Other nutrients may also affect telomere length, as indicated in another study where researchers measured the serum vitamin D concentrations in 2,160 women aged 18 to 79. The researchers found that although increased age was associated with shorter telomere length, higher serum vitamin D concentrations were significantly associated with longer telomere length—even after adjusting for age. The difference in telomere length between the groups with the highest and the lowest levels of vitamin D was estimated to be the equivalent of five years of cellular aging.

Support your system

While aging is inevitable, there are definitely measures you can take to support your immune health and possibly slow immune decline.

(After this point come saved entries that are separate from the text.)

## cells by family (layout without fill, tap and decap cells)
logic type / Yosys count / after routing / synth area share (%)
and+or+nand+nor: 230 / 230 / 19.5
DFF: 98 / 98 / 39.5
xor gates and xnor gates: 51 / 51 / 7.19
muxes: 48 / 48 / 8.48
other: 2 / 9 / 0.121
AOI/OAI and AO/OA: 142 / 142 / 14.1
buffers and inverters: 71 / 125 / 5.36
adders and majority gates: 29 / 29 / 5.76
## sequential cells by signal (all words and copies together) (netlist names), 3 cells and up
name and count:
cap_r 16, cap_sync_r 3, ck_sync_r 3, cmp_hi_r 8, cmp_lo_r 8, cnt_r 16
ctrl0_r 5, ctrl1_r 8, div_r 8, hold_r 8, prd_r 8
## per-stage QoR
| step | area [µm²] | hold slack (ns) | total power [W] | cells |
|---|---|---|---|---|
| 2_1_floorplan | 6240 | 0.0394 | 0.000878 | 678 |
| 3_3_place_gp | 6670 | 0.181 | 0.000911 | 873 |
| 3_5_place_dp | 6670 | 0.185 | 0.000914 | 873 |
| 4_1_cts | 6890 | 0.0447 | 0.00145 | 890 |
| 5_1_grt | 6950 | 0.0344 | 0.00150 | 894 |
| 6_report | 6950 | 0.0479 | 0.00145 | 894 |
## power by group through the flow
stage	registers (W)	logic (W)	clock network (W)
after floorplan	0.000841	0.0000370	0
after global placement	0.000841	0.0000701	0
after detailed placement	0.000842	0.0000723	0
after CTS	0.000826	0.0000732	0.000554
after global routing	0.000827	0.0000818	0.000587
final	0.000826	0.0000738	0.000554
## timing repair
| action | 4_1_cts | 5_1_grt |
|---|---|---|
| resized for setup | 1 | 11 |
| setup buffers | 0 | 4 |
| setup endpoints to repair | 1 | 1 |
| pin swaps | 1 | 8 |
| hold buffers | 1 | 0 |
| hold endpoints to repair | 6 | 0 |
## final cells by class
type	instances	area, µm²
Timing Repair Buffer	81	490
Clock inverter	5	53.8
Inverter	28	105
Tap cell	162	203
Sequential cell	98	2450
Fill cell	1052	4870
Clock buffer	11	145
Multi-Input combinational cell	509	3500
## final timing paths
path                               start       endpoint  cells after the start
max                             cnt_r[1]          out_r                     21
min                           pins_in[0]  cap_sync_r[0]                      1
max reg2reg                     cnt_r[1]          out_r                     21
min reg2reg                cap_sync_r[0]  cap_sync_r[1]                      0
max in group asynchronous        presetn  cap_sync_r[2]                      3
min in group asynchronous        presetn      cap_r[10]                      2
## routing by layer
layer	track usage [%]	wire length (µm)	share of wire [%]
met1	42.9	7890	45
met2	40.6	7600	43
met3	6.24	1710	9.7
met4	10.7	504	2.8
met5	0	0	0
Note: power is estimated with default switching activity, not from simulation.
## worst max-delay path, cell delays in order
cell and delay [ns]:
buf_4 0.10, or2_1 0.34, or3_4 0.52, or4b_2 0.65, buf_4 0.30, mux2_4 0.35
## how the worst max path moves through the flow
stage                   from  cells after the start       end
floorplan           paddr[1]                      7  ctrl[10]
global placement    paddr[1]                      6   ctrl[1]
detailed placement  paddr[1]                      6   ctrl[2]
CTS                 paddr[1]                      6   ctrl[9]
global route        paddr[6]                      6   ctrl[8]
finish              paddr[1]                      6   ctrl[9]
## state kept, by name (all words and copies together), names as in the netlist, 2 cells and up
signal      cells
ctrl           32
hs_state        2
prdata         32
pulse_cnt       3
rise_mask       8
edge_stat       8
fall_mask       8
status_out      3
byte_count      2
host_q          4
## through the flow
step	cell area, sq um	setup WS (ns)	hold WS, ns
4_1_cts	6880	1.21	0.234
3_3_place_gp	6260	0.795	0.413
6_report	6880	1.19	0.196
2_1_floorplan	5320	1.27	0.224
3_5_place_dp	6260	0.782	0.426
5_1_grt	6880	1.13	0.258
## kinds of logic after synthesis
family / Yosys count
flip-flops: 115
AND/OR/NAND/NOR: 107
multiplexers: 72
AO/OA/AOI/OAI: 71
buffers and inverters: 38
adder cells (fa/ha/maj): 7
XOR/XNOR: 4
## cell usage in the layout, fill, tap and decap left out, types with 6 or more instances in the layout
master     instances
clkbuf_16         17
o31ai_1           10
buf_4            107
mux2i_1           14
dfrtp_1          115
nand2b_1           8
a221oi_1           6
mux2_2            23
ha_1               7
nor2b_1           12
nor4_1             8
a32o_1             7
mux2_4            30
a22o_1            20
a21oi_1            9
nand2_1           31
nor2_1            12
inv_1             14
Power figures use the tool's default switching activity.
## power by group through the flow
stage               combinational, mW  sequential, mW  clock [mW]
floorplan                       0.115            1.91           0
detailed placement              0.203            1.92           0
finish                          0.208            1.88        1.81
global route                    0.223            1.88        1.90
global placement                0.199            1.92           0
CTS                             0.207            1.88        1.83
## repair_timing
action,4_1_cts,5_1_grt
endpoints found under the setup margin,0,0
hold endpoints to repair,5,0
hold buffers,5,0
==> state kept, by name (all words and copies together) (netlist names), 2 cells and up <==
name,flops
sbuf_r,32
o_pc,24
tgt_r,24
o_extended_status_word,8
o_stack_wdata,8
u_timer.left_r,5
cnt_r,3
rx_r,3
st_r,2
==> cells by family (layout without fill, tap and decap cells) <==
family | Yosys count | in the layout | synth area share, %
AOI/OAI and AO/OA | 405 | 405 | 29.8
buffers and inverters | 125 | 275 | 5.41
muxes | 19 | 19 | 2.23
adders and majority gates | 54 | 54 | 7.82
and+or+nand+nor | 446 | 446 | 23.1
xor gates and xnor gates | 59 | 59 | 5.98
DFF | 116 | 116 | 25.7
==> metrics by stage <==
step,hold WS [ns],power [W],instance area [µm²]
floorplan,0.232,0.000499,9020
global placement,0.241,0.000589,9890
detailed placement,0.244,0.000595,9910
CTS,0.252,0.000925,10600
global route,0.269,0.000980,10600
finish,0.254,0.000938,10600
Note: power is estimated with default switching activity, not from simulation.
File: config.mk
export PLATFORM = sky130hd
export DESIGN_NAME = psi_dev_flat
export DESIGN_NICKNAME = d
export VERILOG_FILES = /design/src/psi_pkg.sv /design/src/psi_link_if.sv /design/src/psi_dev.sv /design/src/flat_wrapper.sv
export VERILOG_INCLUDE_DIRS = /design/src
export SDC_FILE = /design/constraint.sdc
export NUM_CORES = 1
export LEC_CHECK = 0
export ABC_CLOCK_PERIOD_IN_PS = 2900
export BUFFER_PORTS_ARGS = -buffer_cell sky130_fd_sc_hd__clkbuf_2
export CORE_MARGIN = 4
export CORE_UTILIZATION = 61
export CTS_CLUSTER_DIAMETER = 150
export DETAILED_ROUTE_END_ITERATION = 12
export GPL_TIMING_DRIVEN = 0
export PLACE_DENSITY = 0.81
export RECOVER_POWER = 100
export SYNTH_ARGS = -nofsm -noshare
export SYNTH_HDL_FRONTEND = slang
export SYNTH_SLANG_ARGS = --single-unit
File: constraint.sdc
create_clock -name hclk -period 2.9 [get_ports hclk]
set_input_delay 0.145 -clock hclk [delete_from_list [all_inputs] [get_ports hclk]]
set_output_delay 0.145 -clock hclk [all_outputs]
set_load 0.005 [all_outputs]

10 tips for a strong immune system

  1. Take a broad spectrum multivitamin/mineral daily. One study showed that 60 percent of healthy participants over 50 years of age had inadequate intake of vitamins D and E, folic acid, and calcium from food alone.
  2. Ensure adequate vitamin D. Achieve this through supplementation or daily sun exposure of as much skin as possible for at least 15 minutes. The use of sunscreen will block the skin’s production of vitamin D, but be sure not to burn.
  3. Eat your antioxidants. Consume at least five cups of deeply coloured vegetables and fruit per day. Plant chemicals known as bioflavonoids are very strong antioxidants that help reduce the cellular damage that ages the immune system.
  4. Have protein at every meal. This will keep blood sugar balanced, promote sustained energy, and support all parts of the immune system including the formation of antibodies. Research indicates that although we may need fewer calories as we get older due to a slower metabolism, our need for protein actually stays the same.
  5. Take a digestive enzyme that has protease activity with each meal. Or try 1 Tbsp (15 mL) of apple cider vinegar in 2 to 3 oz (60 to 90 mL) of water before each meal to help with protein digestion. Stomach acid declines with age but is crucial for the digestion and utilization of protein in the body.
  6. Get enough vitamins B12 and B6. B12 is crucial for red blood cell formation and antibody synthesis and B6 is needed for cellular or innate immunity. The best food sources for both include oysters, clams, sardines, salmon, and turkey. B12 needs intrinsic factor and therefore adequate stomach acid for its absorption.
  7. Think zinc. A deficiency in zinc reduces production and response rate of immune cells, including lymphocytes and natural killer (NK) cells. The best food sources include oysters, turkey, crab, and baked beans.
  8. Pump iron. Use appropriate weights in your workouts, and be sure there is enough iron in your diet. Iron levels are directly related to NK cell activities that help detect and destroy cancer cells. The best food sources include clams, soybeans, lentils, and spinach. It is proposed that through various mechanisms, including increased body temperature, increased circulation, and reduced stress, regular exercise also can improve the immune system.
  9. Keep an eye on E. Vitamin E is an efficient antioxidant and modulator of the immune system. Low levels are associated with increased infections and tumour development. Include sunflower seeds, almonds, tomato paste, and spinach in your diet.
  10. Add the A. Vitamin A is important for healthy mucous membranes that act as barriers
    to pathogens as well as playing a crucial role in the development and activity of immune cells. Add sweet potatoes, carrots, spinach, and collard greens.